If you do not already know Emily Dickinson’s poem Hope is The Thing With Feathers you should click here before you read/see/listen to the rest of this post.

The featured image shows a so-called “plain” bird.

Like many other “plain” birds, Prinia inornata – the Plain Prinia (“common everywhere”, says my copy of Surya Ramachandran’s and David Raju’s excellent Photographic Field Guide, Wildlife of South India) is in fact beautiful, if you care to look properly.

(photo is copyright Doug Spencer, taken in Gujarat, India on 15 February 2020)

When I took the photo, my beloved and I had no idea that within a few weeks we would be confined within the borders of Western Australia for more than two years.

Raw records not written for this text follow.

==> src/flat_wrapper.sv <==
// flat-port wrapper written by rule: the top's interface ports become plain ports
module mem_port2_arbiter_flat 
#(
  parameter int unsigned WORD_SIZE    = 16,
  parameter int unsigned BLOCK_SIZE   = 64,
  parameter int unsigned MAX_DMA_HOLD = 32
)
  (clk, reset, bus_cpu_req, bus_cpu_write, bus_cpu_addr, bus_cpu_wdata, bus_cpu_rdata, bus_cpu_done, bus_cpu_stall, bus_dma_br, bus_dma_req, bus_dma_write, bus_dma_addr, bus_dma_wdata, bus_dma_bg, bus_dma_done, bus_mem_read, bus_mem_write, bus_mem_addr, bus_mem_wdata, bus_mem_rdata, bus_mem_ready, bus_grant_count);
  mem_port2_arbiter_if #(.WORD_SIZE(WORD_SIZE), .BLOCK_SIZE(BLOCK_SIZE)) bus_i ();
  input logic clk;
  input logic reset;
  input wire logic [$bits(bus_i.cpu_req)-1:0] bus_cpu_req;
  input wire logic [$bits(bus_i.cpu_write)-1:0] bus_cpu_write;
  input wire logic [$bits(bus_i.cpu_addr)-1:0] bus_cpu_addr;
  input wire logic [$bits(bus_i.cpu_wdata)-1:0] bus_cpu_wdata;
  output wire logic [$bits(bus_i.cpu_rdata)-1:0] bus_cpu_rdata;
  output wire logic [$bits(bus_i.cpu_done)-1:0] bus_cpu_done;
  output wire logic [$bits(bus_i.cpu_stall)-1:0] bus_cpu_stall;
  input wire logic [$bits(bus_i.dma_br)-1:0] bus_dma_br;
  input wire logic [$bits(bus_i.dma_req)-1:0] bus_dma_req;
  input wire logic [$bits(bus_i.dma_write)-1:0] bus_dma_write;
  input wire logic [$bits(bus_i.dma_addr)-1:0] bus_dma_addr;
  input wire logic [$bits(bus_i.dma_wdata)-1:0] bus_dma_wdata;
  output wire logic [$bits(bus_i.dma_bg)-1:0] bus_dma_bg;
  output wire logic [$bits(bus_i.dma_done)-1:0] bus_dma_done;
  output wire logic [$bits(bus_i.mem_read)-1:0] bus_mem_read;
  output wire logic [$bits(bus_i.mem_write)-1:0] bus_mem_write;
  output wire logic [$bits(bus_i.mem_addr)-1:0] bus_mem_addr;
  output wire logic [$bits(bus_i.mem_wdata)-1:0] bus_mem_wdata;
  input wire logic [$bits(bus_i.mem_rdata)-1:0] bus_mem_rdata;
  input wire logic [$bits(bus_i.mem_ready)-1:0] bus_mem_ready;
  output wire logic [$bits(bus_i.grant_count)-1:0] bus_grant_count;
  assign bus_i.cpu_req = bus_cpu_req;
  assign bus_i.cpu_write = bus_cpu_write;
  assign bus_i.cpu_addr = bus_cpu_addr;
  assign bus_i.cpu_wdata = bus_cpu_wdata;
  assign bus_cpu_rdata = bus_i.cpu_rdata;
  assign bus_cpu_done = bus_i.cpu_done;
  assign bus_cpu_stall = bus_i.cpu_stall;
  assign bus_i.dma_br = bus_dma_br;
  assign bus_i.dma_req = bus_dma_req;
  assign bus_i.dma_write = bus_dma_write;
  assign bus_i.dma_addr = bus_dma_addr;
  assign bus_i.dma_wdata = bus_dma_wdata;
  assign bus_dma_bg = bus_i.dma_bg;
  assign bus_dma_done = bus_i.dma_done;
  assign bus_mem_read = bus_i.mem_read;
  assign bus_mem_write = bus_i.mem_write;
  assign bus_mem_addr = bus_i.mem_addr;
  assign bus_mem_wdata = bus_i.mem_wdata;
  assign bus_i.mem_rdata = bus_mem_rdata;
  assign bus_i.mem_ready = bus_mem_ready;
  assign bus_grant_count = bus_i.grant_count;
  mem_port2_arbiter #(.WORD_SIZE(WORD_SIZE), .BLOCK_SIZE(BLOCK_SIZE), .MAX_DMA_HOLD(MAX_DMA_HOLD)) u_core (.clk(clk), .reset(reset), .bus(bus_i));
endmodule
## src/rtl/sprite_drawer_if.sv

```systemverilog
// sprite_drawer_if: request/done handshake, sprite ROM ports and VGA plot stream of the sprite drawer.
interface sprite_drawer_if #(
    parameter int SPRITE_W = 8,
    parameter int SPRITE_H = 12,
    parameter int COLOUR_W = 9
);
    localparam int AW = $clog2(SPRITE_W * SPRITE_H);
    logic                drawBG;
    logic                drawChar;
    logic [8:0]          xCoordinate;
    logic [7:0]          yCoordinate;
    logic                doneBG;
    logic                doneChar;
    logic [AW-1:0]       charAddr;
    logic [COLOUR_W-1:0] charData;
    logic [16:0]         bgAddr;
    logic [COLOUR_W-1:0] bgData;
    logic [8:0]          vgaX;
    logic [7:0]          vgaY;
    logic [COLOUR_W-1:0] vgaColour;
    logic                vgaPlot;
    modport master (
        output drawBG, drawChar, xCoordinate, yCoordinate, charData, bgData,
        input  doneBG, doneChar, charAddr, bgAddr, vgaX, vgaY, vgaColour, vgaPlot
    );
    modport slave (
        input  drawBG, drawChar, xCoordinate, yCoordinate, charData, bgData,
        output doneBG, doneChar, charAddr, bgAddr, vgaX, vgaY, vgaColour, vgaPlot
    );
endinterface

```

## src/rtl/sprite_drawer.sv

```systemverilog
// sprite_drawer: sweeps a sprite window and plots background (erase) or character (draw) pixels to VGA.
module sprite_drawer #(
    parameter int SPRITE_W = 8,
    parameter int SPRITE_H = 12,
    parameter int COLOUR_W = 9,
    parameter logic [COLOUR_W-1:0] TRANSPARENT = 9'h1C7
) (
    input logic clock,
    input logic resetn,
    sprite_drawer_if.slave bus
);
    localparam int CW = $clog2(SPRITE_W);
    localparam int RW = $clog2(SPRITE_H);
    localparam int AW = $clog2(SPRITE_W * SPRITE_H);

    typedef enum logic [1:0] {IDLE, SWEEP, FLUSH, DONE} state_t;

    state_t        state_q;
    logic [CW-1:0] col_q;
    logic [RW-1:0] row_q;
    logic [9:0]    x0_q;
    logic [9:0]    y0_q;
    logic          mode_bg_q;
    logic          valid_q;
    logic          done_bg_q;
    logic          done_char_q;
    logic [8:0]    px_q;
    logic [7:0]    py_q;
    logic [10:0]   px_d;
    logic [10:0]   py_d;
    logic          sweeping;
    logic          on_screen;
    logic          last_col;
    logic          last_row;

    // Origin is signed, so a window hanging off the top/left yields negative px/py.
    assign sweeping  = state_q == SWEEP;
    assign px_d      = {x0_q[9], x0_q} + 11'(col_q);
    assign py_d      = {y0_q[9], y0_q} + 11'(row_q);
    assign on_screen = !px_d[10] && !py_d[10] && px_d < 11'd320 && py_d < 11'd240;
    assign last_col  = col_q == CW'(SPRITE_W - 1);
    assign last_row  = row_q == RW'(SPRITE_H - 1);

    assign bus.charAddr  = sweeping ? AW'(row_q) * AW'(SPRITE_W) + AW'(col_q) : '0;
    assign bus.bgAddr    = sweeping && on_screen ?
                           17'({py_d[7:0], 8'd0}) + 17'({py_d[7:0], 6'd0}) + 17'(px_d[8:0]) : '0;
    assign bus.vgaPlot   = valid_q && (mode_bg_q || bus.charData != TRANSPARENT);
    assign bus.vgaColour = valid_q ? (mode_bg_q ? bus.bgData : bus.charData) : '0;
    assign bus.vgaX      = px_q;
    assign bus.vgaY      = py_q;
    assign bus.doneBG    = done_bg_q;
    assign bus.doneChar  = done_char_q;

    always_ff @(posedge clock) begin
        if (!resetn) begin
            state_q     <= IDLE;
            col_q       <= '0;
            row_q       <= '0;
            x0_q        <= '0;
            y0_q        <= '0;
            mode_bg_q   <= 1'b0;
            valid_q     <= 1'b0;
            done_bg_q   <= 1'b0;
            done_char_q <= 1'b0;
            px_q        <= '0;
            py_q        <= '0;
        end else begin
            valid_q <= sweeping && on_screen;
            if (sweeping) begin
                px_q <= px_d[8:0];
                py_q <= py_d[7:0];
            end
            case (state_q)
                IDLE: if (bus.drawBG || bus.drawChar) begin
                    state_q   <= SWEEP;
                    mode_bg_q <= bus.drawBG;
                    x0_q      <= {1'b0, bus.xCoordinate} - 10'(SPRITE_W / 2);
                    y0_q      <= {2'b0, bus.yCoordinate} - 10'(SPRITE_H - 1);
                end
                SWEEP: begin
                    col_q <= last_col ? '0 : col_q + CW'(1);
                    if (last_col) begin
                        row_q <= last_row ? '0 : row_q + RW'(1);
                        if (last_row) state_q <= FLUSH;
                    end
                end
                FLUSH: begin
                    state_q     <= DONE;
                    done_bg_q   <= mode_bg_q;
                    done_char_q <= !mode_bg_q;
                end
                DONE: if (!(mode_bg_q ? bus.drawBG : bus.drawChar)) begin
                    state_q     <= IDLE;
                    done_bg_q   <= 1'b0;
                    done_char_q <= 1'b0;
                end
                default: state_q <= IDLE;
            endcase
        end
    end
endmodule

```

## src/flat_wrapper.sv

```systemverilog
// flat-port wrapper written by rule: the top's interface ports become plain ports
module sprite_drawer_flat 
#(
    parameter int SPRITE_W = 8,
    parameter int SPRITE_H = 12,
    parameter int COLOUR_W = 9,
    parameter logic [COLOUR_W-1:0] TRANSPARENT = 9'h1C7
)
  (clock, resetn, bus_drawBG, bus_drawChar, bus_xCoordinate, bus_yCoordinate, bus_charData, bus_bgData, bus_doneBG, bus_doneChar, bus_charAddr, bus_bgAddr, bus_vgaX, bus_vgaY, bus_vgaColour, bus_vgaPlot);
  sprite_drawer_if #(.SPRITE_W(SPRITE_W), .SPRITE_H(SPRITE_H), .COLOUR_W(COLOUR_W)) bus_i ();
  input logic clock;
  input logic resetn;
  input wire logic [$bits(bus_i.drawBG)-1:0] bus_drawBG;
  input wire logic [$bits(bus_i.drawChar)-1:0] bus_drawChar;
  input wire logic [$bits(bus_i.xCoordinate)-1:0] bus_xCoordinate;
  input wire logic [$bits(bus_i.yCoordinate)-1:0] bus_yCoordinate;
  input wire logic [$bits(bus_i.charData)-1:0] bus_charData;
  input wire logic [$bits(bus_i.bgData)-1:0] bus_bgData;
  output wire logic [$bits(bus_i.doneBG)-1:0] bus_doneBG;
  output wire logic [$bits(bus_i.doneChar)-1:0] bus_doneChar;
  output wire logic [$bits(bus_i.charAddr)-1:0] bus_charAddr;
  output wire logic [$bits(bus_i.bgAddr)-1:0] bus_bgAddr;
  output wire logic [$bits(bus_i.vgaX)-1:0] bus_vgaX;
  output wire logic [$bits(bus_i.vgaY)-1:0] bus_vgaY;
  output wire logic [$bits(bus_i.vgaColour)-1:0] bus_vgaColour;
  output wire logic [$bits(bus_i.vgaPlot)-1:0] bus_vgaPlot;
  assign bus_i.drawBG = bus_drawBG;
  assign bus_i.drawChar = bus_drawChar;
  assign bus_i.xCoordinate = bus_xCoordinate;
  assign bus_i.yCoordinate = bus_yCoordinate;
  assign bus_i.charData = bus_charData;
  assign bus_i.bgData = bus_bgData;
  assign bus_doneBG = bus_i.doneBG;
  assign bus_doneChar = bus_i.doneChar;
  assign bus_charAddr = bus_i.charAddr;
  assign bus_bgAddr = bus_i.bgAddr;
  assign bus_vgaX = bus_i.vgaX;
  assign bus_vgaY = bus_i.vgaY;
  assign bus_vgaColour = bus_i.vgaColour;
  assign bus_vgaPlot = bus_i.vgaPlot;
  sprite_drawer #(.SPRITE_W(SPRITE_W), .SPRITE_H(SPRITE_H), .COLOUR_W(COLOUR_W), .TRANSPARENT(TRANSPARENT)) u_core (.clock(clock), .resetn(resetn), .bus(bus_i));
endmodule
```

## config.mk

```make
export PLATFORM = sky130hd
export DESIGN_NAME = sprite_drawer_flat
export DESIGN_NICKNAME = d
export VERILOG_FILES = /design/src/rtl/sprite_drawer_if.sv /design/src/rtl/sprite_drawer.sv /design/src/flat_wrapper.sv
export SDC_FILE = /design/constraint.sdc
export NUM_CORES = 1
export LEC_CHECK = 0
export ABC_AREA = 1
export CAP_MARGIN = 10
export CORE_MARGIN = 5
export CORE_UTILIZATION = 40
export CTS_CLUSTER_SIZE = 8
export DETAILED_ROUTE_END_ITERATION = 10
export PLACE_DENSITY_LB_ADDON = 0.15
export SLEW_MARGIN = 20
export SYNTH_ARGS = -nofsm -noshare
export SYNTH_HDL_FRONTEND = slang
export SYNTH_SLANG_ARGS = --single-unit
```

## constraint.sdc

```tcl
create_clock -name clock -period 8.2 [get_ports clock]
set_clock_uncertainty 0.15 [all_clocks]
set_input_delay 1.23 -clock clock [delete_from_list [all_inputs] [get_ports clock]]
set_output_delay 1.23 -clock clock [all_outputs]
set_load 0.02 [all_outputs]
```

==> flow_metrics.tcl <==
set metrics [dict create \
    outcome "finished clean" \
    ir_drop_mv 0.128 \
    globalRouteOverflowTotal 0 \
    nNetsFinal 678 \
    dieHeight_um 105 \
    post_cts_resize_count 0 \
    ys_seq_area_share_pct 27.4 \
    rr_startpoint "u_core.row_q[0]" \
    clk_latency_ns 0.30 \
    postRouteAntennaNets 0 \
    cts_buffers 5 \
    cell_internal_pwr_uw 673 \
    finalWeightedCongestion 0.840 \
    vias 3482 \
    path_clk_slew_ns 0.09 \
    worstSetupStartpoint "u_core.row_q[0]" \
    grt_max_degree 41 \
    worstMarginPinSlew_ns 0.803 \
    worstPathCellList "ha_1 -> fa_1 -> xor2_1 -> ha_1 -> nand2_1 -> nand2_1 -> fa_1 -> o21ai_0 -> nand4_1 -> nand2_1 -> xor2_1 -> nor2_4 -> clkdlybuf4s50_1" \
    grt_usage_pct 16.6 \
    whs_ns 0.333 \
    numClockSinks 49 \
    r2r_setup_slack_ns 5.82 \
    fmax_ghz 0.184 \
    avgSynthCellArea_um2 6.93 \
    cp-endpoint "bus_bgAddr[15]" \
    path_class "reg2out" \
    start_util_pct 41.1 \
    max_stage_delay_ns 0.54 \
    routedWlPerCell_um 12.6 \
    rr_endpoint "u_core.valid_q" \
    cap_violations 0 \
    clockPowerShare_pct 11.7 \
    synth_area_leaders "dfxtp_1 (27%), ha_1 (12%), nand2_1 (9.6%)" \
    ioPinCount 92 \
    power.total_uw 1260 \
    dp_hpwl_mm 7.15 \
    finalSetupViolCount 0 \
    hp-class "reg2reg" \
    cts_tree "built" \
    rsz0062_at_grt "false" \
    synth_ff_type "dfxtp_1" \
    final_layout_size_suffix_gt1_share_pct 7.46 \
    port_buffers 91 \
    synth_top_cell_by_area "dfxtp_1" \
    drv_slew 0 \
    area_delta_synth_final_pct 30.2 \
    stdcell_area_um2 4660 \
    grt_pass1_wl_mm 15.6 \
    start_kind "register" \
    cpMostUsedCell "nand2_1" \
    required_ns 6.82 \
    drt-vias-per-instance 4.90 \
    power.leakage_uw 0.00220 \
    postCtsHoldBufs 0 \
    p_seq_share_pct 29.4 \
    power_switching_uw 587 \
    die-area_um2 10900 \
    root_buffer "clkbuf_8" \
    fin_crit_sh_pct 66.2 \
    core-area_um2 8720 \
    die_w_um 105 \
    cp_max_fo 6 \
    hold_viol 0 \
    async_flop_share_pct 0 \
    relSlewSlack_pct 46.4 \
    reg2reg_depth 11 \
    arrival_ns 4.04 \
    yosysTopAreaCellShare_pct 27.4 \
    post-route-min-period_ns 5.42 \
    synth.top_cells.by_count "nand2_1 (92), inv_1 (75), nor2_1 (56)" \
    drc 0 \
    end_kind "output pin" \
    power_density_nw_per_um2 270 \
    cts_setup_buffers 0 \
    worst_path_max_delay_cell "clkdlybuf4s50_1" \
    synth_cell_types 35 \
    grt_pass1_vias 3368 \
    rows 34 \
    synth_seq_cells 49 \
    cts.htree.levels 2 \
    yosysMostFrequentCell "nand2_1" \
    fin_setup_tns_ns 0 \
    clk_path_buf_depth 2 \
    yosysWarnings 0 \
    routed_wl_mm 8.99 \
    p_sw_share_pct 46.6 \
    placed_area_um2 4580 \
    drt_iter0_markers 130 \
    drt_pass1_iterations 5 \
    synth_cells 517 \
    netlist_area_um2 3580 \
    synth_edf_count 0 \
    grt_antenna_before_repair 0 \
    pwr-share-comb_pct 58.9 \
    synth_fp_nets 592 \
    n_antenna_cell 0 \
]
==> per-layer routing <==
layer	vias up	GRT usage, %	wire length (um)
li1	1839	-	-
met3	9	2.96	378
met4	0	4.02	103
met1	1566	22.4	4310
met5	-	0	0
met2	68	27.6	4200
==> kinds of logic after synthesis <==
| logic type | share of synthesized area, % |
|---|---|
| XOR/XNOR | 4.40 |
| flip-flops | 27.4 |
| AO/OA/AOI/OAI | 15.0 |
| adder cells (fa/ha/maj) | 13.2 |
| buffers and inverters | 10.1 |
| AND/OR/NAND/NOR | 29.9 |
==> stage by stage <==
stage	std cells	setup slack [ns]	util [%]
final	711	2.78	53.5
after detailed placement	704	3.09	52.5
after global placement	704	3.16	52.5
after floorplan	517	3.93	-
after CTS	711	2.75	53.5
after global routing	711	2.49	53.5
==> cell type report <==
type	instances	area, um2
repair buffers	94	933
well taps	108	135
clock buffers	7	86.3
inverters	77	289
flip-flops and latches	49	981
fillers	882	4060
multi-input cells	376	2240
==> sequential cells by signal, indices dropped and copies added, names as in the netlist <==
name / count
u_core.col_q: 3
u_core.valid_q: 1
u_core.bus.vgaX: 9
u_core.bus.doneBG: 1
u_core.bus.vgaY: 8
u_core.y0_q: 9
u_core.x0_q: 10
u_core.bus.doneChar: 1
u_core.row_q: 4
u_core.mode_bg_q: 1
u_core.state_q: 2
==> critical path: cells and delay by family (launching register included) <==
family,cells,cell delay (ns)
XOR/XNOR,2,0.55
flip-flops,1,0.37
AND/OR/NAND/NOR,5,0.46
AO/OA/AOI/OAI,1,0.40
buffers and inverters,1,0.54
adder cells (fa/ha/maj),4,1.43
==> power by group through the flow <==
stage | logic (uW) | clock network (uW) | registers (uW)
finish | 742 | 147 | 371
global route | 829 | 166 | 381
CTS | 752 | 152 | 372
detailed placement | 751 | 0 | 377
global placement | 739 | 0 | 375
floorplan | 482 | 0 | 399
==> cell usage in the layout, fill, tap and decap left out, drive strengths merged, types with 2 or more instances in the layout <==
master,synthesis,routed
nand4,9,9
nand3,30,30
nor4,2,2
o21a,2,2
o211ai,5,5
xnor2,6,6
xor2,12,12
o21ai,48,48
clkdlybuf4s50,0,91
a31oi,2,2
fa,3,3
or2,4,4
nand2,102,102
ha,33,33
dfxtp,49,49
a21oi,39,39
nor2,70,70
inv,77,77
nor3,3,3
clkbuf,13,7
buf,2,3
==> worst min-delay path by stage <==
stage                              from                  end  slack (ns)  cells past startpoint
floorplan                u_core.x0_q[0]       u_core.x0_q[0]        0.31                      2
global placement    u_core.bus.doneChar  u_core.bus.doneChar        0.30                      2
detailed placement    u_core.bus.doneBG    u_core.bus.doneBG        0.31                      2
CTS                   u_core.bus.doneBG    u_core.bus.doneBG        0.32                      2
global route          u_core.bus.doneBG    u_core.bus.doneBG        0.35                      2
finish                u_core.bus.doneBG    u_core.bus.doneBG        0.33                      2
(Power assumes the default switching activity.)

Various planned travels “evaporated”, but our unearned luck had “marooned” us within not only one of the safest places on earth during “the pandemic”, but also within a very large jurisdiction, containing so many unique, wonderful places to “discover” or to get to know better.

And now, we can “realistically” hope to use our passports again, within their/our current lifetimes!

With luck, within the next twelve months we will again be “under African skies”…and Indian too.

Musically, this post returns to the Australian new release which was the heart of the immediately-preceding post.

The album’s final cut is jaw-droppingly beautiful, I think.

Andrea Keller’s composition was inspired by Emily Dickinson’s poem of the same name.

You can preview it here (full attention, headphones and/or decent speakers recommended)

As a further extension to immediately-preceding post, this one concludes with another side of Von Freeman’s genius.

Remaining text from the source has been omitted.